Thursday, July 9, 2015

Higher Level Math

     A story in the unexpected gifts department. One year when Sarah was in middle school – her math class was pre-algebra. One afternoon, the teacher gave them a challenge problem – totally optional – and the students could use any resource at their disposal to figure it out.
     Sarah promptly handed the challenge problem to me when she got home – she said I was an allowable resource! So I sat down with the problem and recognized it as algebra – which I had always liked in school. I quickly realized that the problem was a quadratic equation, and then I just as quickly realized that I could not remember how to solve a quadratic equation!
     I started the challenge over and over again – always getting to the same spot and then stuck. I told Sarah I was going to figure it out. I was. And I started it all over again. While I wrote down steps that I knew were going to get me to the same stuck place, I tried to think of resources at my disposal that would help me solve the problem.
     And finally I remembered that there is an algebra textbook on my bookshelf – it was published in 1891! But quadratic equations are older than that - so the solution should be somewhere in those pages! Right?
1891 Algebra Textbook


     With much hope, I found the book – and soon I had solved the problem for Sarah.
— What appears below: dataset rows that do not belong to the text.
## src/rtl/muntjac_tl_host_arbiter.sv

```systemverilog
// Merges NumLinks TileLink host links onto one device port: round-robin A arbitration
// with burst locking, and D beats routed back to the link owning the source ID.
module muntjac_tl_host_arbiter #(
    parameter int unsigned NumLinks    = 4,
    parameter int unsigned DataWidth   = 64,
    parameter int unsigned AddrWidth   = 56,
    parameter int unsigned SourceWidth = 4,
    parameter int unsigned SinkWidth   = 1,
    parameter logic [NumLinks*SourceWidth-1:0] SourceBase = {4'd3, 4'd2, 4'd1, 4'd0},
    parameter logic [NumLinks*SourceWidth-1:0] SourceMask = '0,
    localparam int unsigned ABits = 3 + 3 + 3 + SourceWidth + AddrWidth + DataWidth / 8 + 1 + DataWidth,
    localparam int unsigned DBits = 3 + 2 + 3 + SourceWidth + SinkWidth + 1 + 1 + DataWidth
) (
    input  logic                      clk_i,
    input  logic                      rst_i,

    input  logic [NumLinks-1:0]       host_a_valid_i,
    output logic [NumLinks-1:0]       host_a_ready_o,
    input  logic [NumLinks*ABits-1:0] host_a_i,

    output logic                      dev_a_valid_o,
    input  logic                      dev_a_ready_i,
    output logic [ABits-1:0]          dev_a_o,

    input  logic                      dev_d_valid_i,
    output logic                      dev_d_ready_o,
    input  logic [DBits-1:0]          dev_d_i,

    output logic [NumLinks-1:0]       host_d_valid_o,
    input  logic [NumLinks-1:0]       host_d_ready_i,
    output logic [NumLinks*DBits-1:0] host_d_o,

    output logic                      route_err_o
);

    localparam int unsigned IdxW      = $clog2(NumLinks);
    localparam int unsigned CntW      = 8;
    localparam int unsigned BeatShift = $clog2(DataWidth / 8);
    localparam int unsigned DSrcLsb   = DataWidth + 2 + SinkWidth;

    logic [IdxW-1:0] rr_q, rr_d;
    logic [IdxW-1:0] lock_idx_q, lock_idx_d;
    logic            lock_q, lock_d;
    logic [CntW-1:0] cnt_q, cnt_d;
    logic            route_err_q, route_err_d;

    logic [ABits-1:0] a_payload [NumLinks];

    for (genvar k = 0; k < NumLinks; k++) begin : g_a_unpack
        assign a_payload[k] = host_a_i[k*ABits +: ABits];
    end

    logic [IdxW-1:0] search_idx;
    logic            search_hit;
    logic [IdxW:0]   cand;

    // Walk from the lowest priority offset to the highest so the last hit is the winner.
    always_comb begin
        search_idx = '0;
        search_hit = 1'b0;
        cand       = '0;
        for (int i = NumLinks - 1; i >= 0; i--) begin
            cand = {1'b0, rr_q} + (IdxW+1)'(i);
            if (cand >= (IdxW+1)'(NumLinks)) begin
                cand = cand - (IdxW+1)'(NumLinks);
            end
            if (host_a_valid_i[cand[IdxW-1:0]]) begin
                search_hit = 1'b1;
                search_idx = cand[IdxW-1:0];
            end
        end
    end

    logic [IdxW-1:0] grant_idx;
    logic            grant_active;
    logic [IdxW-1:0] grant_next;

    always_comb begin
        grant_idx    = lock_q ? lock_idx_q : search_idx;
        grant_active = lock_q | search_hit;
        grant_next   = (grant_idx == IdxW'(NumLinks - 1)) ? '0 : grant_idx + 1'b1;
    end

    always_comb begin
        host_a_ready_o = '0;
        if (grant_active) begin
            host_a_ready_o[grant_idx] = dev_a_ready_i;
        end
        dev_a_valid_o = grant_active & host_a_valid_i[grant_idx];
        dev_a_o       = a_payload[grant_idx];
    end

    logic [2:0]      a_opcode;
    logic [2:0]      a_size;
    logic            a_multi;
    logic [CntW-1:0] a_beats;
    logic            a_accept;

    always_comb begin
        a_opcode = dev_a_o[ABits-1 -: 3];
        a_size   = dev_a_o[ABits-7 -: 3];
        a_multi  = (a_opcode == 3'd0 || a_opcode == 3'd1) && (32'(a_size) > BeatShift);
        a_beats  = a_multi ? (CntW'(1) << (a_size - 3'(BeatShift))) : CntW'(1);
        a_accept = dev_a_valid_o & dev_a_ready_i;
    end

    // The pointer only advances when a whole message has gone through.
    always_comb begin
        rr_d       = rr_q;
        lock_d     = lock_q;
        lock_idx_d = lock_idx_q;
        cnt_d      = cnt_q;
        if (a_accept) begin
            if (lock_q) begin
                cnt_d = cnt_q - 1'b1;
                if (cnt_q == CntW'(1)) begin
                    lock_d = 1'b0;
                    rr_d   = grant_next;
                end
            end else if (a_multi) begin
                lock_d     = 1'b1;
                lock_idx_d = grant_idx;
                cnt_d      = a_beats - 1'b1;
            end else begin
                rr_d = grant_next;
            end
        end
    end

    logic [SourceWidth-1:0] d_source;
    logic [IdxW-1:0]        d_idx;
    logic                   d_match;

    always_comb begin
        d_source = dev_d_i[DSrcLsb +: SourceWidth];
        d_idx    = '0;
        d_match  = 1'b0;
        for (int k = NumLinks - 1; k >= 0; k--) begin
            if ((d_source & ~SourceMask[k*SourceWidth +: SourceWidth]) ==
                (SourceBase[k*SourceWidth +: SourceWidth] & ~SourceMask[k*SourceWidth +: SourceWidth])) begin
                d_match = 1'b1;
                d_idx   = IdxW'(k);
            end
        end
    end

    // Unroutable beats are swallowed so the device never stalls on them.
    always_comb begin
        host_d_valid_o = '0;
        if (d_match) begin
            host_d_valid_o[d_idx] = dev_d_valid_i;
        end
        dev_d_ready_o = d_match ? host_d_ready_i[d_idx] : 1'b1;
        host_d_o      = {NumLinks{dev_d_i}};
        route_err_d   = route_err_q | (dev_d_valid_i & ~d_match);
    end

    assign route_err_o = route_err_q;

    always_ff @(posedge clk_i) begin
        if (rst_i) begin
            rr_q        <= '0;
            lock_q      <= 1'b0;
            lock_idx_q  <= '0;
            cnt_q       <= '0;
            route_err_q <= 1'b0;
        end else begin
            rr_q        <= rr_d;
            lock_q      <= lock_d;
            lock_idx_q  <= lock_idx_d;
            cnt_q       <= cnt_d;
            route_err_q <= route_err_d;
        end
    end

endmodule
```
     She said, “redo all the steps Mom, and explain each one to me so I can write them on the board for everyone in class tomorrow!” Sarah was very excited.
the secret to quadratics
     When we were done going over all the steps, I looked around and saw that evening had come! It was dark outside, and it was dark inside the house everywhere except where at some point I must have turned on a lamp at the table where I was working. Hours had gone by! Neither of the girls had had any dinner! What kind of example was I being to my children to put everything else aside to bullheadedly, stubbornly pursue something like that - to give them the impression that something else was more important than taking care of my children and for goodness sakes, more important than feeding them?
     Months went by. The same math teacher gave Sarah's class an assignment to make an ABC book with math terms. Sarah did her book and handed it in.
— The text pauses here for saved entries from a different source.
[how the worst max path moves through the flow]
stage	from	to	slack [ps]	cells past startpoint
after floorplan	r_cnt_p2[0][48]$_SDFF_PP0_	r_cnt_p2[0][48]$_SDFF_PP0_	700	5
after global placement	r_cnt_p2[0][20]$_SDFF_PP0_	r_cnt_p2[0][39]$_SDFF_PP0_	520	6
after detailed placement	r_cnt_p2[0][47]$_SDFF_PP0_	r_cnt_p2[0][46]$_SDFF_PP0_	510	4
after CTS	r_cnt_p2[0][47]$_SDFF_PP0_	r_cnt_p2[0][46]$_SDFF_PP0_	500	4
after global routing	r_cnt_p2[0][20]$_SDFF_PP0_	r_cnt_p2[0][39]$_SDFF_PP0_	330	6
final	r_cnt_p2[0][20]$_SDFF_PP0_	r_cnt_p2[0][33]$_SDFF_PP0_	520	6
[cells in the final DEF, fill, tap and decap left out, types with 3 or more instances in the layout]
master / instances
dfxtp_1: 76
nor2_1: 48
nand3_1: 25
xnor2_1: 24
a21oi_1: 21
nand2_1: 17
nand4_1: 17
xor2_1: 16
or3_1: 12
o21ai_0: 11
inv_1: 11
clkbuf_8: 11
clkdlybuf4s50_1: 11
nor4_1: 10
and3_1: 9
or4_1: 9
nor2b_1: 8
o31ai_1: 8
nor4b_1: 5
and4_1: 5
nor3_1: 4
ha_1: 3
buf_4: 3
## config.mk

```make
export PLATFORM = sky130hd
export DESIGN_NAME = grant_decoder_4bit
export DESIGN_NICKNAME = d
export VERILOG_FILES = /design/src/rtl/grant_pkg.sv /design/src/rtl/sync_fifo.sv /design/src/rtl/grant_decoder_4bit.sv
export SDC_FILE = /design/constraint.sdc
export NUM_CORES = 1
export LEC_CHECK = 0
export CORE_AREA = 2 2 55 57
export CTS_CLUSTER_SIZE = 25
export DETAILED_ROUTE_END_ITERATION = 6
export DIE_AREA = 0 0 57 59
export HOLD_SLACK_MARGIN = 0.12
export PLACE_DENSITY = 0.67
export SLEW_MARGIN = 20
export SYNTH_ARGS = -nofsm -noshare
export SYNTH_HDL_FRONTEND = slang
export SYNTH_SLANG_ARGS = --single-unit
```

## constraint.sdc

```tcl
create_clock -name clk -period 2 [get_ports clk]
set_input_delay 0.5 -clock clk [delete_from_list [all_inputs] [get_ports clk]]
set_output_delay 0.5 -clock clk [all_outputs]
set_load 0.01 [all_outputs]
```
     At the end of the school year, when kids had to clean out their lockers, Sarah brought home a whole pile of papers, and I took a glance through them. One of the things in the stack was the ABC book of math terms which had been returned and then stashed in the locker. I turned to the first page and saw that it was a Dedication Page. I thought that surely the teacher did not require such a page – Sarah must have done that independently. My curiosity piqued – did she dedicate the book to her sister? One of the cats? A friend?
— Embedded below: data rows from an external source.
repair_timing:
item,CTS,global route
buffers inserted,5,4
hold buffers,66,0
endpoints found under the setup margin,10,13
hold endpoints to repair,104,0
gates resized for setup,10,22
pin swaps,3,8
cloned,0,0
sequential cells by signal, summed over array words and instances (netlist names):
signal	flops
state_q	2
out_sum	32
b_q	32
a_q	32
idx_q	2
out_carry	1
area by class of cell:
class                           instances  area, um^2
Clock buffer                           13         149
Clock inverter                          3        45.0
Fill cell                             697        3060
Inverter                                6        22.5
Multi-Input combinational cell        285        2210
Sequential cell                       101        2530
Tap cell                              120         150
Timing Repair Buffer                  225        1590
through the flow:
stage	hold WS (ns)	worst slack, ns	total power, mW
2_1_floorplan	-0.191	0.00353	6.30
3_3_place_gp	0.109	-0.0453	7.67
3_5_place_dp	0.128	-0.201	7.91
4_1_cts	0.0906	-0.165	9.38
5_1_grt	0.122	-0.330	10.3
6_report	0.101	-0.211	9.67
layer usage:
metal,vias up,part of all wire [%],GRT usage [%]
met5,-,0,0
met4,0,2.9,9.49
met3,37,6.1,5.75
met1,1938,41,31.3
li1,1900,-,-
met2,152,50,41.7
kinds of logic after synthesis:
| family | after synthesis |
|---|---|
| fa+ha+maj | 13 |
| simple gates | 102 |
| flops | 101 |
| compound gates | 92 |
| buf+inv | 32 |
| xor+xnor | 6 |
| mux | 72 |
[config.mk]
export PLATFORM = sky130hd
export DESIGN_NAME = counter_sequencer
export DESIGN_NICKNAME = d
export VERILOG_FILES = /design/src/rtl/counter_sequencer.sv
export SDC_FILE = /design/constraint.sdc
export NUM_CORES = 1
export LEC_CHECK = 0
export ABC_AREA = 1
export CAP_MARGIN = 40
export CORE_MARGIN = 2
export CORE_UTILIZATION = 40
export CTS_CLUSTER_DIAMETER = 60
export DETAILED_ROUTE_END_ITERATION = 6
export GPL_TIMING_DRIVEN = 0
export SYNTH_ARGS = -nofsm -noshare
export SYNTH_HDL_FRONTEND = slang
export SYNTH_SLANG_ARGS = --single-unit
[constraint.sdc]
create_clock -name clk -period 3.8 [get_ports clk]
set_clock_uncertainty 0.1 [all_clocks]
set_input_delay 0.76 -clock clk [delete_from_list [all_inputs] [get_ports clk]]
set_output_delay 0.76 -clock clk [all_outputs]
set_load 0.02 [all_outputs]
[src/rtl/counter_sequencer.sv]
// counter_sequencer
//   Run-control sequencer for a binary up-counter. A launch latches the
//   terminal value, prescaler reload and mode. The count then advances once
//   every prescale+1 cycles until it reaches the terminal value. In one-shot
//   mode the run then parks in DONE. In periodic mode it wraps to 0 and keeps
//   running. Runs can be paused and resumed, and abort returns to IDLE.
//
// Ports
//   clk       sole clock, rising edge
//   reset     asynchronous active-high reset, clears all state
//   start     launch (IDLE/DONE) or resume (HOLD)
//   pause     RUN -> HOLD
//   abort     any state -> IDLE (highest priority)
//   mode      0 = one-shot, 1 = periodic, latched on launch
//   terminal  last count value, latched on launch
//   prescale  count advances every prescale+1 cycles, latched on launch
//   count     current count
//   busy      high in RUN and HOLD
//   paused    high in HOLD
//   tick      one-cycle pulse after a terminal step
//   done      high in DONE
module counter_sequencer #(
  parameter int WIDTH = 4,
  parameter int PSC_W = 4
) (
  input  logic             clk,
  input  logic             reset,
  input  logic             start,
  input  logic             pause,
  input  logic             abort,
  input  logic             mode,
  input  logic [WIDTH-1:0] terminal,
  input  logic [PSC_W-1:0] prescale,
  output logic [WIDTH-1:0] count,
  output logic             busy,
  output logic             paused,
  output logic             tick,
  output logic             done
);

  typedef enum logic [1:0] {IDLE, RUN, HOLD, DONE} state_t;

  state_t           state, state_nx;
  logic [WIDTH-1:0] count_nx, term_l, term_nx;
  logic [PSC_W-1:0] psc, psc_nx, psc_l, pscl_nx;
  logic             mode_l, mode_nx, tick_nx;
  logic             advance;

  always_ff @(posedge clk or posedge reset) begin
    if (reset) begin
      state  <= IDLE;
      count  <= '0;
      psc    <= '0;
      term_l <= '0;
      psc_l  <= '0;
      mode_l <= 1'b0;
      tick   <= 1'b0;
    end else begin
      state  <= state_nx;
      count  <= count_nx;
      psc    <= psc_nx;
      term_l <= term_nx;
      psc_l  <= pscl_nx;
      mode_l <= mode_nx;
      tick   <= tick_nx;
    end
  end

  always_comb begin
    state_nx = state;
    count_nx = count;
    psc_nx   = psc;
    term_nx  = term_l;
    pscl_nx  = psc_l;
    mode_nx  = mode_l;
    tick_nx  = 1'b0;
    advance  = 1'b0;

    if (abort) begin
      state_nx = IDLE;
      count_nx = '0;
      psc_nx   = '0;
    end else begin
      case (state)
        IDLE, DONE: begin
          if (start) begin
            state_nx = RUN;
            count_nx = '0;
            psc_nx   = '0;
            term_nx  = terminal;
            pscl_nx  = prescale;
            mode_nx  = mode;
          end
        end
        RUN: begin
          // A pause edge swallows any step that was due on it.
          if (pause) state_nx = HOLD;
          else       advance  = 1'b1;
        end
        HOLD: begin
          // The resume edge advances like a normal run edge. A pause therefore
          // costs exactly the cycles spent in HOLD.
          if (start) begin
            state_nx = RUN;
            advance  = 1'b1;
          end
        end
        default: state_nx = IDLE;
      endcase
    end

    if (advance) begin
      if (psc != psc_l) begin
        psc_nx = psc + 1'b1;
      end else begin
        psc_nx = '0;
        if (count != term_l) begin
          count_nx = count + 1'b1;
        end else begin
          tick_nx = 1'b1;
          if (mode_l) count_nx = '0;
          else        state_nx = DONE;
        end
      end
    end
  end

  assign busy   = (state == RUN) || (state == HOLD);
  assign paused = (state == HOLD);
  assign done   = (state == DONE);

endmodule
## config.mk

```make
export PLATFORM = sky130hd
export DESIGN_NAME = imem_loader
export DESIGN_NICKNAME = d
export VERILOG_FILES = /design/src/rtl/imem_loader.sv
export SDC_FILE = /design/constraint.sdc
export NUM_CORES = 1
export LEC_CHECK = 0
export CAP_MARGIN = 20
export CORE_ASPECT_RATIO = 0.75
export CORE_MARGIN = 2
export CORE_UTILIZATION = 38
export CTS_CLUSTER_DIAMETER = 120
export DETAILED_ROUTE_END_ITERATION = 16
export GPL_TIMING_DRIVEN = 0
export PLACE_DENSITY = 0.59
export SLEW_MARGIN = 20
export SYNTH_ARGS = -nofsm -noshare
export SYNTH_HDL_FRONTEND = slang
export SYNTH_SLANG_ARGS = --single-unit
```

## constraint.sdc

```tcl
create_clock -name clk -period 2.3 [get_ports clk]
set_clock_uncertainty 0.1 [all_clocks]
set_input_delay 0.345 -clock clk [delete_from_list [all_inputs] [get_ports clk]]
set_output_delay 0.345 -clock clk [all_outputs]
set_load 0.03 [all_outputs]
```

## src/rtl/imem_loader.sv

```systemverilog
// ---------------------------------------------------------------------------
// imem_loader
//
// Receives a byte-serial program image and writes it word by word into the
// instruction memory write port, holding the core in reset until the image
// has been completely written.
//
// Image format: N[7:0], N[15:8], then N little-endian 32-bit words.
// Optional build macro IMEM_LOADER_CHKSUM_EN appends one checksum byte
// (modulo-256 sum of all payload bytes) that must match before DONE.
//
// Ports:
//   clk         system clock, rising edge
//   reset       asynchronous active-low reset
//   rx_data     incoming image byte
//   rx_valid    rx_data valid
//   rx_ready    loader can accept a byte
//   start       one-cycle pulse, restarts a load from DONE or ERR
//   imem_we     instruction memory write strobe, one cycle per word
//   imem_waddr  word address of the write
//   imem_wdata  assembled instruction word
//   core_hold   1 = keep the core's PC/regs in reset
//   done        image fully written
//   error       image rejected
//   word_count  words written in the current load
//   fsm_state   debug view of the FSM state register
//
// Handshake: a byte transfers on a rising edge where rx_valid and rx_ready
// are both 1. rx_ready depends only on registered state, never on rx_valid;
// rx_valid while rx_ready=0 has no effect.
// ---------------------------------------------------------------------------
module imem_loader #(
    parameter int ADDR_W = 8
) (
    input  logic              clk,
    input  logic              reset,
    input  logic [7:0]        rx_data,
    input  logic              rx_valid,
    output logic              rx_ready,
    input  logic              start,
    output logic              imem_we,
    output logic [ADDR_W-1:0] imem_waddr,
    output logic [31:0]       imem_wdata,
    output logic              core_hold,
    output logic              done,
    output logic              error,
    output logic [15:0]       word_count,
    output logic [2:0]        fsm_state
);

    localparam logic [2:0] S_HDR0 = 3'd0;
    localparam logic [2:0] S_HDR1 = 3'd1;
    localparam logic [2:0] S_DATA = 3'd2;
    localparam logic [2:0] S_DONE = 3'd3;
    localparam logic [2:0] S_ERR  = 3'd4;
`ifdef IMEM_LOADER_CHKSUM_EN
    localparam logic [2:0] S_CHK  = 3'd5;
    // State entered once all payload words are written.
    localparam logic [2:0] S_END  = S_CHK;
`else
    localparam logic [2:0] S_END  = S_DONE;
`endif

    localparam logic [16:0] DEPTH = 17'(2 ** ADDR_W);

    logic [2:0]  state;
    logic        live;        // 0 during reset and its first cycle out
    logic [1:0]  lane;
    logic [15:0] len;
    logic [23:0] asm_q;       // first three bytes of the word in flight
    logic        last_pulse;
    logic        accept;
`ifdef IMEM_LOADER_CHKSUM_EN
    logic [7:0]  sum;
`endif

    // The final write pulse is the cycle in which word_count reaches N; no
    // further byte may be taken then, since the image is complete.
    assign last_pulse = imem_we && (word_count == len);
    assign accept     = rx_valid && rx_ready;

    always_comb begin
        rx_ready = 1'b0;
        case (state)
            S_HDR0, S_HDR1: rx_ready = live;
            S_DATA:         rx_ready = live && !last_pulse;
`ifdef IMEM_LOADER_CHKSUM_EN
            S_CHK:          rx_ready = live;
`endif
            default:        rx_ready = 1'b0;
        endcase
    end

    assign core_hold = (state != S_DONE);
    assign done      = (state == S_DONE);
    assign error     = (state == S_ERR);
    assign fsm_state = state;

    always_ff @(posedge clk or negedge reset) begin
        if (!reset) begin
            state      <= S_HDR0;
            live       <= 1'b0;
            lane       <= 2'd0;
            len        <= 16'd0;
            asm_q      <= 24'd0;
            imem_we    <= 1'b0;
            imem_waddr <= '0;
            imem_wdata <= 32'd0;
            word_count <= 16'd0;
`ifdef IMEM_LOADER_CHKSUM_EN
            sum        <= 8'd0;
`endif
        end else begin
            live    <= 1'b1;
            imem_we <= 1'b0;
            // Address follows the word index: step once a write has gone out.
            if (imem_we) begin
                imem_waddr <= imem_waddr + ADDR_W'(1);
            end
            case (state)
                S_HDR0: begin
                    if (accept) begin
                        len[7:0] <= rx_data;
                        state    <= S_HDR1;
                    end
                end
                S_HDR1: begin
                    if (accept) begin
                        len[15:8] <= rx_data;
                        if ({1'b0, rx_data, len[7:0]} > DEPTH) begin
                            state <= S_ERR;
                        end else if ({rx_data, len[7:0]} == 16'd0) begin
                            state <= S_END;
                        end else begin
                            state <= S_DATA;
                        end
                    end
                end
                S_DATA: begin
                    if (accept) begin
                        asm_q <= {rx_data, asm_q[23:8]};
                        lane  <= lane + 2'd1;
`ifdef IMEM_LOADER_CHKSUM_EN
                        sum   <= sum + rx_data;
`endif
                        if (lane == 2'd3) begin
                            imem_we    <= 1'b1;
                            imem_wdata <= {rx_data, asm_q};
                            imem_waddr <= word_count[ADDR_W-1:0];
                            word_count <= word_count + 16'd1;
                        end
                    end else if (last_pulse) begin
                        state <= S_END;
                    end
                end
`ifdef IMEM_LOADER_CHKSUM_EN
                S_CHK: begin
                    if (accept) begin
                        state <= (rx_data == sum) ? S_DONE : S_ERR;
                    end
                end
`endif
                S_DONE, S_ERR: begin
                    if (start) begin
                        state      <= S_HDR0;
                        lane       <= 2'd0;
                        len        <= 16'd0;
                        imem_waddr <= '0;
                        word_count <= 16'd0;
`ifdef IMEM_LOADER_CHKSUM_EN
                        sum        <= 8'd0;
`endif
                    end
                end
                default: state <= S_HDR0;
            endcase
        end
    end

endmodule

```

==> metrics.csv <==
metric,value,unit
num_antenna_cells,0,
cts_num_sinks,103,
post-synth-top-count-cell,nand2_1,
die_area,13500,um^2
fmax,0.365,GHz
clkTransAtPathRegs,0.07,ns
antenna_found_initial,0,
die_h,101,um
slew_headroom,58.8,%
drt_iter0_drc,290,
layout_min_cycle_time,2.74,ns
synth_edf_count,0,
coreArea,12300,um^2
gp_congestion,0.900,
syn_avg_cell_area,9.99,um^2
cp.required,1.86,ns
synth.cell_area,4760,um^2
final_util,55.5,%
synth_warnings,0,
maxCapViolations,0,
vias,3971,
ys_types,51,
rr_startpoint,len[15]$_DFFE_PN0P_,
synth_flop_cell,dfrtp_1,
p_leak,3.18,nW
crit_end,rx_ready,
synth_xor_area_share,4.39,%
p_total,5.11,mW
regArea,2590,um^2
firstDrtPassIters,5,
ys_top_cells_by_area,"dfrtp_1 (54%), nand2_1 (12%), mux2_2 (4.3%), xnor2_1 (3.3%), o21ai_0 (2.8%)",
synth_compound_area_share,10.3,%
drc_errors,0,
avgRoutedWirePerCell,17.3,um
hpwl,8.75,mm
ys_async_sr_fraction,100,%
ios,76,
worstPathArrival,2.30,ns
synth.largest_area_cell,dfrtp_1,
seq_area_frac_synth,54.1,%
grt_pass1_vias,3849,
final_nets,612,
reg2reg_slack,-0.36,ns
synthSimpleGateAreaFrac,19.1,%
r2r_cells,9,
grt_max_degree,78,
powerDensity,751,nW/um^2
rsz0062_at_grt,true,
synthAdderAreaFrac,0.788,%
status,"finished, violations left",
num_rows,35,
final_cell_count_no_fill,767,
area_delta_synth_final,42.9,%
start_util,38.8,%
cts_buffer_depth,2,
numPortBuffers,75,
grt_usage,20.4,%
htree_levels,3,
synth_top_family_by_area,simple AND/OR/NAND/NOR gates,
cp-startpoint,len[15]$_DFFE_PN0P_,
die_w,133,um
cts_tree,built,
ir_drop,0.443,mV
dp_cells,719,
hold_class,in -> async,
syn_nets,492,
wl,13.3,mm
synthesis.instances,477,
gr-total-overflow,0,
clock_latency,0.34,ns
grt_pass1_wl,21.0,mm
crit_type,reg -> out,
clockRootBuffer,clkbuf_16,
fin_ws,-0.440,ns
period_share,119,%
ys_seq_elements,103,
violations,setup timing,
final_antenna_net_count,0,
slew_violations,0,
netlist.area_leader.share,54.1,%
setup_viol_count_final,83,
worst_pin_slew,0.618,ns
finalHoldViolations,0,
critPathLaunchType,flip-flop,
synth.area.mux_share,7.30,%
multi_input_area,2160,um^2
synth_common_cells,"nand2_1 (149), dfrtp_1 (103), o21ai_0 (27)",
timing.rr.end,imem_waddr[3]$_DFF_PN0_,
fillers,1049,
cts_buffers,9,
drive_above_1_share,24.3,%
viasPerCell,5.18,
end_kind,primary output,
path_max_fanout,2,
     The Dedication Page said that the book was dedicated to my Mom who taught me higher level math.
     “Sarah Beth!” I exclaimed, “When did I teach you higher level math?”
     “Remember that night, Mom, you helped me with the algebra problem?”
     “You mean the night I stubbornly sat at the table for hours and did not feed you until I had figured out the quadratic equation?”
     “Yes, Mom, you taught me higher level math.”